Pero ahora, al cabo de un pequeño golpe de almanaque, ¿quién lo menciona, quién recuerda que en una época tormentosa estuvo entre la “vanguardia” o la “avanzada”? Ni siquiera aquellos que lo distinguieron cierta vez como un “hombre especial”, con diplomas incluidos, parecen acordarse de él y sus actos.
Y no traigo a Luis -que no es su nombre artístico, como el Franco de Vita- a esta página por capricho o azar, sino porque su final es espejo para algunos otros que batallaron por la nación y luego, de manera lamentable, se convirtieron en poquedades.
Hay otros Luises diseminados por nuestro entorno que cuando latían eran referentes, cumbres y símbolos, y hoy, al apagarse en lo biológico, son planetas olvidados, como si nunca hubiesen tenido luz. Esos finales encajan en los versos conocidos: “Ausencia quiere decir olvido, decir tinieblas, decir jamás…” y contradicen la hermosa sentencia de Julio Antonio Mella, quien nos habló bellamente de la validez de las buenas personas hasta después de su último hálito.
Hay otros, como Luis, que luego de la silla de ruedas, la invalidez… la mente menguada; es decir, todavía en vida, cuando más necesitaban un bastón espiritual, les replicaron con la indiferencia o la desatención.
Y esa respuesta borradora no salió de su familia –aunque a veces también sí- sino de las propias instituciones a las que un día dieron resplandor y gloria. ¡Qué triste paradoja!
Claro que no todos, entre los llamados “hombres de a pie”, fueron desatendidos al final de sus días. Conozco varios casos que recibieron de sus excompañeros la visita de impulso, la gestión médica, la señal de apoyo, la recordación en fechas marcadas, el esmero con los suyos después del adiós.
Esa debería ser la regla, antes o después del estertor postrero. Nunca deberían faltarles, en tiempos de mutilación, vejez o enfermedad, el aire de la cooperación, el cariño poderoso, la mano que ayuda a respirar con más alivio.
Ahora que el país se envejece con rapidez suprema nos hace falta pensar y repensar, desde la base hasta la punta de pirámide, cómo tener cada vez menos Luises, o para escribirlo mejor: ningún Luis relegado por primavera alguna o por el “pragmatismo” que a veces nos golpea el llamado detalle.
Mientras escribo, me vienen a la mente otras personas laboriosas, como un excombatiente de Bayamo, quien escribió estampas, fue historiador, guía… y murió ciego en la precariedad, al parecer extraño a la mirada de la localidad por la cual entregó ojos y neuronas.
“La muerte no llega con la vejez sino con el olvido”, dijo de forma magistral el ventrílocuo Johnny Welch.

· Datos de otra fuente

### src/rtl/fwd_pkg.sv
package fwd_pkg;
  localparam int CHAR_BITS  = 10;
  localparam int IDLE_CHARS = 3;

  typedef struct packed {
    logic pop;
    logic ovrClr;
  } fwdStrobes_t;
endpackage

### src/rtl/fwd_datapath.sv
module fwd_datapath
  import fwd_pkg::*;
#(
  parameter int DEPTH  = 128,
  parameter int DATA_W = 8,
  parameter int BP_W   = 16
) (
  input  logic                         clk,
  input  logic                         rstN,
  input  logic [DATA_W-1:0]            rxByte,
  input  logic                         rxValid,
  input  logic [BP_W-1:0]              bitPeriod,
  input  fwdStrobes_t                  stb,
  output logic [DATA_W-1:0]            headData,
  output logic [$clog2(DEPTH+1)-1:0]   fillCount,
  output logic                         timedOut,
  output logic                         overrun
);
  localparam int AW = $clog2(DEPTH);
  localparam int CW = $clog2(DEPTH+1);
  localparam int TW = BP_W + $clog2(CHAR_BITS*IDLE_CHARS+1);
  localparam logic [CW-1:0] FULL = CW'(DEPTH);

  logic [DATA_W-1:0] mem [DEPTH];
  logic [AW-1:0]     wrPtr, rdPtr;
  logic [CW-1:0]     count;
  logic [TW-1:0]     idleCnt, limitVal;
  logic              doPush, doDrop;

  function automatic logic [AW-1:0] nextPtr(input logic [AW-1:0] p);
    return (p == AW'(DEPTH-1)) ? '0 : p + 1'b1;
  endfunction

  assign doPush   = rxValid && (count != FULL);
  assign doDrop   = rxValid && (count == FULL);
  assign limitVal = TW'(bitPeriod) * TW'(CHAR_BITS*IDLE_CHARS);

  always_ff @(posedge clk) begin
    if (doPush) mem[wrPtr] <= rxByte;
  end

  always_ff @(posedge clk) begin
    if (!rstN) begin
      wrPtr   <= '0;
      rdPtr   <= '0;
      count   <= '0;
      overrun <= 1'b0;
      idleCnt <= '0;
    end else begin
      if (doPush)  wrPtr <= nextPtr(wrPtr);
      if (stb.pop) rdPtr <= nextPtr(rdPtr);
      case ({doPush, stb.pop})
        2'b10:   count <= count + 1'b1;
        2'b01:   count <= count - 1'b1;
        default: count <= count;
      endcase
      if (doDrop)          overrun <= 1'b1;
      else if (stb.ovrClr) overrun <= 1'b0;
      if (rxValid)                 idleCnt <= '0;
      else if (idleCnt < limitVal) idleCnt <= idleCnt + 1'b1;
    end
  end

  assign headData  = mem[rdPtr];
  assign fillCount = count;
  assign timedOut  = (count != '0) && (idleCnt >= limitVal);

  assert_no_overflow_R10: assert property (@(posedge clk) disable iff (!rstN)
    count <= FULL);
  assert_drop_flags_R10: assert property (@(posedge clk) disable iff (!rstN)
    doDrop |=> overrun);
  assert_sticky_ovr_R10: assert property (@(posedge clk) disable iff (!rstN)
    overrun && !stb.ovrClr |=> overrun);
  assert_timer_restart_R7: assert property (@(posedge clk) disable iff (!rstN)
    rxValid && (bitPeriod != '0) && $stable(bitPeriod) |=> !timedOut);
endmodule

### src/rtl/fwd_control.sv
module fwd_control
  import fwd_pkg::*;
#(
  parameter int DEPTH       = 128,
  parameter int PKT_MAX     = 64,
  parameter int BAUD_W      = 24,
  parameter int LOWLAT_BAUD = 46921
) (
  input  logic                       clk,
  input  logic                       rstN,
  input  logic                       inReq,
  input  logic [BAUD_W-1:0]          baudRate,
  input  logic                       cfgWr,
  input  logic [7:0]                 cfgWrData,
  output logic [7:0]                 cfgRdData,
  input  logic                       ovrRead,
  input  logic [$clog2(DEPTH+1)-1:0] fillCount,
  input  logic                       timedOut,
  output fwdStrobes_t                stb,
  output logic                       txValid,
  input  logic                       txReady,
  output logic                       txLast,
  output logic                       zlpStb
);
  localparam int CW = $clog2(DEPTH+1);
  localparam int RW = $clog2(PKT_MAX+1);
  localparam logic [CW-1:0] PKT_C = CW'(PKT_MAX);

  logic          lowLatBit, forced, lowLatEff, release_, busy;
  logic [RW-1:0] remaining, takeCnt;

  assign forced    = baudRate < BAUD_W'(LOWLAT_BAUD);
  assign lowLatEff = lowLatBit || forced;
  assign cfgRdData = {7'b0, lowLatEff};
  assign release_  = lowLatEff ? (fillCount != '0)
                               : ((fillCount >= PKT_C) || timedOut);
  assign takeCnt   = (fillCount >= PKT_C) ? RW'(PKT_MAX) : RW'(fillCount);

  always_ff @(posedge clk) begin
    if (!rstN) begin
      lowLatBit <= 1'b0;
      busy      <= 1'b0;
      remaining <= '0;
      zlpStb    <= 1'b0;
    end else begin
      zlpStb <= 1'b0;
      if (cfgWr) lowLatBit <= cfgWrData[0];
      if (busy) begin
        if (txReady) begin
          remaining <= remaining - 1'b1;
          if (remaining == RW'(1)) busy <= 1'b0;
        end
      end else if (inReq) begin
        if (release_) begin
          busy      <= 1'b1;
          remaining <= takeCnt;
        end else begin
          zlpStb <= 1'b1;
        end
      end
    end
  end

  assign txValid    = busy;
  assign txLast     = busy && (remaining == RW'(1));
  assign stb.pop    = busy && txReady;
  assign stb.ovrClr = ovrRead;

  assert_reserved_zero_R2: assert property (@(posedge clk) disable iff (!rstN)
    cfgRdData[7:1] == 7'b0);
  assert_forced_mode_R3: assert property (@(posedge clk) disable iff (!rstN)
    (baudRate < BAUD_W'(LOWLAT_BAUD)) |-> cfgRdData[0]);
  assert_hold_back_R4: assert property (@(posedge clk) disable iff (!rstN)
    inReq && !busy && !lowLatEff && (fillCount < PKT_C) && !timedOut
      |=> zlpStb && !txValid);
  assert_full_pkt_R5: assert property (@(posedge clk) disable iff (!rstN)
    inReq && !busy && (fillCount >= PKT_C) |=> txValid);
  assert_lowlat_send_R8: assert property (@(posedge clk) disable iff (!rstN)
    inReq && !busy && lowLatEff && (fillCount != '0) |=> txValid);
  assert_last_valid_R9: assert property (@(posedge clk) disable iff (!rstN)
    txLast |-> txValid);
  assert_stall_hold_R11: assert property (@(posedge clk) disable iff (!rstN)
    txValid && !txReady |=> txValid && $stable(txLast));
  assert_req_ignored_R11: assert property (@(posedge clk) disable iff (!rstN)
    busy && inReq |=> !zlpStb);
endmodule

### src/rtl/uart_rx_forwarder.sv
module uart_rx_forwarder
  import fwd_pkg::*;
#(
  parameter int DEPTH       = 128,
  parameter int PKT_MAX     = 64,
  parameter int BP_W        = 16,
  parameter int BAUD_W      = 24,
  parameter int LOWLAT_BAUD = 46921
) (
  input  logic              clk,
  input  logic              rstN,
  input  logic [7:0]        rxByte,
  input  logic              rxValid,
  input  logic [BP_W-1:0]   bitPeriod,
  input  logic [BAUD_W-1:0] baudRate,
  input  logic              cfgWr,
  input  logic [7:0]        cfgWrData,
  output logic [7:0]        cfgRdData,
  input  logic              ovrRead,
  output logic              overrun,
  input  logic              inReq,
  output logic [7:0]        txData,
  output logic              txValid,
  input  logic              txReady,
  output logic              txLast,
  output logic              zlpStb
);
  localparam int CW = $clog2(DEPTH+1);

  fwdStrobes_t   stb;
  logic [CW-1:0] fillCount;
  logic          timedOut;

  fwd_datapath #(.DEPTH(DEPTH), .DATA_W(8), .BP_W(BP_W)) u_dp (
    .clk(clk), .rstN(rstN), .rxByte(rxByte), .rxValid(rxValid),
    .bitPeriod(bitPeriod), .stb(stb), .headData(txData),
    .fillCount(fillCount), .timedOut(timedOut), .overrun(overrun)
  );

  fwd_control #(.DEPTH(DEPTH), .PKT_MAX(PKT_MAX), .BAUD_W(BAUD_W),
                .LOWLAT_BAUD(LOWLAT_BAUD)) u_ctl (
    .clk(clk), .rstN(rstN), .inReq(inReq), .baudRate(baudRate),
    .cfgWr(cfgWr), .cfgWrData(cfgWrData), .cfgRdData(cfgRdData),
    .ovrRead(ovrRead), .fillCount(fillCount), .timedOut(timedOut),
    .stb(stb), .txValid(txValid), .txReady(txReady), .txLast(txLast),
    .zlpStb(zlpStb)
  );
endmodule

### config.mk
export PLATFORM = sky130hd
export DESIGN_NAME = uart_rx_forwarder
export DESIGN_NICKNAME = d
export VERILOG_FILES = /design/src/rtl/fwd_pkg.sv /design/src/rtl/fwd_datapath.sv /design/src/rtl/fwd_control.sv /design/src/rtl/uart_rx_forwarder.sv
export SDC_FILE = /design/constraint.sdc
export NUM_CORES = 1
export LEC_CHECK = 0
export BUFFER_PORTS_ARGS = -buffer_cell sky130_fd_sc_hd__buf_2
export CAP_MARGIN = 20
export CORE_MARGIN = 1
export CORE_UTILIZATION = 28
export DETAILED_ROUTE_END_ITERATION = 10
export PLACE_DENSITY = 0.5
export SLEW_MARGIN = 20
export SYNTH_ARGS = -nofsm -noshare
export SYNTH_HDL_FRONTEND = slang
export SYNTH_SLANG_ARGS = --single-unit
### constraint.sdc
create_clock -name clk -period 10.15 [get_ports clk]
set_clock_uncertainty 0.2 [all_clocks]
set_input_delay 0.5075 -clock clk [delete_from_list [all_inputs] [get_ports clk]]
set_output_delay 0.5075 -clock clk [all_outputs]
set_load 0.02 [all_outputs]
==> results.py <==
metrics = {
    "outcome": {
        "status": "complete, no violations",
    },
    "setup_path": {
        "critical_path.cell_chain": "buf_2, inv_1, fa_1, fa_1, inv_1, ha_1, or4_1, o22ai_1, a311o_1, nand4_1, a31o_2, a21oi_1, xor2_1, ha_1, nand3_1, or4_1, or3_1, o31ai_1, o211a_1, o21ai_0, a21boi_0",
        "worstPathRequired_ps": 10570,
        "end_kind": "flop",
        "worstReg2RegStart": "u_dp.fillCount[2]",
        "start_kind": "primary input",
        "max_stage_delay_ps": 530,
        "crit_family": "compound AO/OA/AOI/OAI gates",
        "r2r_cells": 16,
        "reg2reg_to": "u_dp.fillCount[7]",
        "reg2reg_setup_slack_ps": 5720,
        "critPathArrivalTime_ps": 6140,
        "slowest_stage": "or4_1",
        "cp_max_fo": 11,
        "worstSetupPathType": "in2reg",
        "cp_num_buf_inv": 3,
    },
    "die": {
        "coreArea_sq_mm": 0.157,
        "die_w_microns": 401,
        "dieArea_sq_mm": 0.160,
        "ios": 83,
        "initial_core_util_pct": 28.3,
        "dieHeight_microns": 401,
        "placementRows": 145,
    },
    "sta": {
        "hold_viol": 0,
        "slew_violations": 0,
        "rsz0062_at_grt": "no",
        "setup_slack_ps": 4430,
        "final-setup-viol-count": 0,
        "tns_ps": 0,
        "period_share_pct": 56.4,
        "timing.fmax_mhz": 175,
        "post-route-min-period_ps": 5720,
        "worst_slew_pin_slew_ps": 1070,
        "slew_headroom_pct": 28.4,
    },
    "detailed_routing": {
        "wl_per_cell_microns": 23.1,
        "vias": 21100,
        "drc": 0,
        "ant_nets": 0,
        "drt_first_pass_iters": 5,
        "initialDrtViolationCount": 1814,
        "viasPerCell": 4.72,
        "wirelength_mm": 103,
    },
    "yosys": {
        "ys_ff_latch": 1085,
        "syn_inst": 2207,
        "yosys.area_share.simple_pct": 3.57,
        "synth_top_family_by_area": "multiplexers",
        "synth.distinct_cells": 58,
        "synth-async-reset-ratio_pct": 0,
        "synth_compound_area_share_pct": 1.61,
        "synthFlopType": "edfxtp_1",
        "synth_fa_ha_area_share_pct": 2.90,
        "synth_area_sq_mm": 0.0445,
        "synthMuxAreaShare_pct": 17.3,
        "yosysWarnings": 0,
        "synth-xor-area-share_pct": 1.02,
        "yosysSeqAreaShare_pct": 71.9,
        "synth-edff-count": 1024,
        "syn_avg_cell_area_sq_um": 20.1,
    },
    "grt": {
        "grt.busiest_layer": "met2",
        "grt_overflow": 0,
        "antenna_found_initial": 4,
        "grt_usage_pct": 12.8,
        "grt_pass1_vias": 22000,
        "grt_pass1_wl_mm": 152,
        "grt_max_degree": 97,
        "use_met2_pct": 21.5,
        "met3_usage_pct": 2.27,
        "grt_use_met1_pct": 17.1,
    },
    "placed_design": {
        "dp_slack_ps": 3660,
        "hpwl_mm": 64.7,
        "io_buffers": 68,
        "gp_congestion": 0.762,
    },
    "layout": {
        "synthToLayoutAreaGrowth_pct": 14.2,
        "fillCellCount": 14700,
        "layout_commonest_cell": "edfxtp_1",
        "layout.nets": 2465,
        "layout-drive-gt1-share_pct": 25.1,
        "layout_common_cells": "1024 x edfxtp_1, 336 x mux4_2, 177 x nor2_1",
    },
    "min_path": {
        "min_to": "u_dp.mem[28][5]",
        "hp-class": "in2reg",
        "holdPathStages": 1,
        "hp-start": "rxByte[5]",
    },
    "clocking": {
        "clock_path_buffers": 3,
        "cts-resized-gates": 0,
        "post_cts_buffers": 0,
        "clkTransAtPathRegs_ps": 60,
        "cts-buffers-inserted": 110,
        "worstSkewPairLatency_ps": 710,
        "cts_root_buf": "clkbuf_16",
        "tritoncts": "yes",
        "htree_levels": 3,
        "cts.sinks": 1085,
        "cts_hold_buf": 5,
    },
    "pwr": {
        "ir_drop_mv": 0.130,
        "powerDensity_mw_per_mm2": 185,
        "netSwitchingFraction_pct": 21.5,
        "p_int_mw": 7.38,
        "p_comb_share_pct": 5.4,
        "p_seq_share_pct": 52.2,
        "power.leakage_nw": 15.4,
        "p_sw_mw": 2.02,
        "clkPwrFrac_pct": 42.4,
    },
    "flow_run": {
        "maxCapViolCount": 0,
    },
}
-- flip-flops by register name (all words and copies together) (netlist names), named ones only --
register and cells:
u_dp.rdPtr 7, u_ctl.lowLatBit 1, u_ctl.remaining 7, u_dp.wrPtr 7, u_dp.overrun 1, u_dp.fillCount 8
u_dp.idleCnt 21, u_dp.mem 1024, u_ctl.zlpStb 1, u_ctl.txValid 1
-- layout make-up --
| type | instances | area (sq um) | share of cell area [%] |
|---|---|---|---|
| inverter | 66 | 248 | 0.488 |
| sequential | 1085 | 32000 | 63.0 |
| timing repair buffer | 100 | 658 | 1.30 |
| clock inverter | 62 | 597 | 1.17 |
| tap | 2058 | 2570 | 5.07 |
| multi-input combinational | 954 | 11800 | 23.2 |
| antenna | 2 | 5.00 | 0.00985 |
| clock buffer | 141 | 2950 | 5.81 |
-- worst register-to-register path, cell delays in order (launching register included) --
cell and delay (ps):
dfxtp_1 350, nor4_1 290, nand3_1 180, nor3b_1 470
nor2b_1 140, buf_4 210, inv_1 170, ha_1 410
ha_1 310, a21o_1 180, a21oi_1 240, nor2b_1 80
o21a_1 190, o41a_1 340, xnor2_1 140, or3_1 300
a21boi_0 150
-- per-stage QoR --
step | area [sq um] | power [mW] | utilization, % | hold slack [ps] | std cells
2_1_floorplan | 44500 | 5.33 | - | 245 | 2213
3_3_place_gp | 47200 | 5.50 | 30.1 | 256 | 4257
3_5_place_dp | 47200 | 5.52 | 30.1 | 280 | 4257
4_1_cts | 50800 | 9.51 | 32.3 | 51.1 | 4465
5_1_grt | 50800 | 9.72 | 32.4 | 81.1 | 4466
6_report | 50800 | 9.40 | 32.4 | 88.5 | 4468
-- cells in the mapped netlist (4+ instances only) --
cell type / n / share of area (%)
nor4_1: 9 / 0.13
a21oi_1: 29 / 0.33
fa_1: 30 / 1.4
mux2i_1: 4 / 0.090
nor2_1: 177 / 1.5
buf_2: 22 / 0.25
nand4_1: 11 / 0.15
buf_1: 14 / 0.12
nor2b_1: 11 / 0.15
buf_4: 12 / 0.20
a21boi_0: 4 / 0.068
o21bai_1: 4 / 0.068
a21o_1: 8 / 0.14
nand4b_1: 5 / 0.098
edfxtp_1: 1024 / 69
or3_1: 9 / 0.13
clkbuf_1: 57 / 0.48
xor2_1: 20 / 0.39
or4_1: 4 / 0.068
o21a_1: 8 / 0.14
inv_1: 65 / 0.55
mux4_2: 336 / 17
nand2_1: 55 / 0.46
dfxtp_1: 61 / 2.7
and2_1: 14 / 0.20
nor3_1: 19 / 0.21
o21ai_0: 30 / 0.34
mux2_2: 8 / 0.20
nand3b_1: 4 / 0.068
ha_1: 55 / 1.5
xnor2_1: 32 / 0.63
nand3_1: 24 / 0.27
-- metal layers --
layer	vias up	part of all wire, %
li1	9214	-
met1	11200	43
met2	534	50
met3	100	5.5
met4	2	1.6
met5	-	0.013
-- how the worst max path moves through the flow --
| stage | slack, ps | cells past startpoint | to | start |
|---|---|---|---|---|
| after floorplan | 4430 | 22 | u_ctl.remaining[6] | bitPeriod[6] |
| after global placement | 3690 | 21 | u_ctl.remaining[6] | bitPeriod[7] |
| after detailed placement | 3660 | 21 | u_ctl.remaining[2] | bitPeriod[6] |
| after CTS | 4410 | 6 | txData[4] | flop |
| after global routing | 4010 | 22 | u_dp.idleCnt[17] | bitPeriod[7] |
| final | 4430 | 21 | u_ctl.remaining[2] | bitPeriod[6] |
-- power groups by stage --
stage | clock network (mW) | registers [mW] | logic, mW
final | 3.98 | 4.91 | 0.505
after global routing | 4.25 | 4.91 | 0.568
after CTS | 4.08 | 4.91 | 0.516
after detailed placement | 0 | 5.00 | 0.513
after global placement | 0 | 5.00 | 0.500
after floorplan | 0 | 5.00 | 0.325
-- cells by family after synthesis --
logic type,Yosys count
and+or+nand+nor,351
muxes,348
AOI/OAI and AO/OA,111
adders and majority gates,85
buffers and inverters,174
other,1
DFF,1085
xor gates and xnor gates,52
Power figures use the tool's default switching activity.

No debe ser, entonces, que mientras propugnemos una sociedad superior, en ocasiones demos la apariencia de que hemos olvidado a cualquier semejante. Verdad que no existen fórmulas. Cada cual debe preocuparse porque no se repitan los pasajes de Luis, quien de seguro debe estar soñando, desde algún lugar de este mundo, con una Cuba mejor.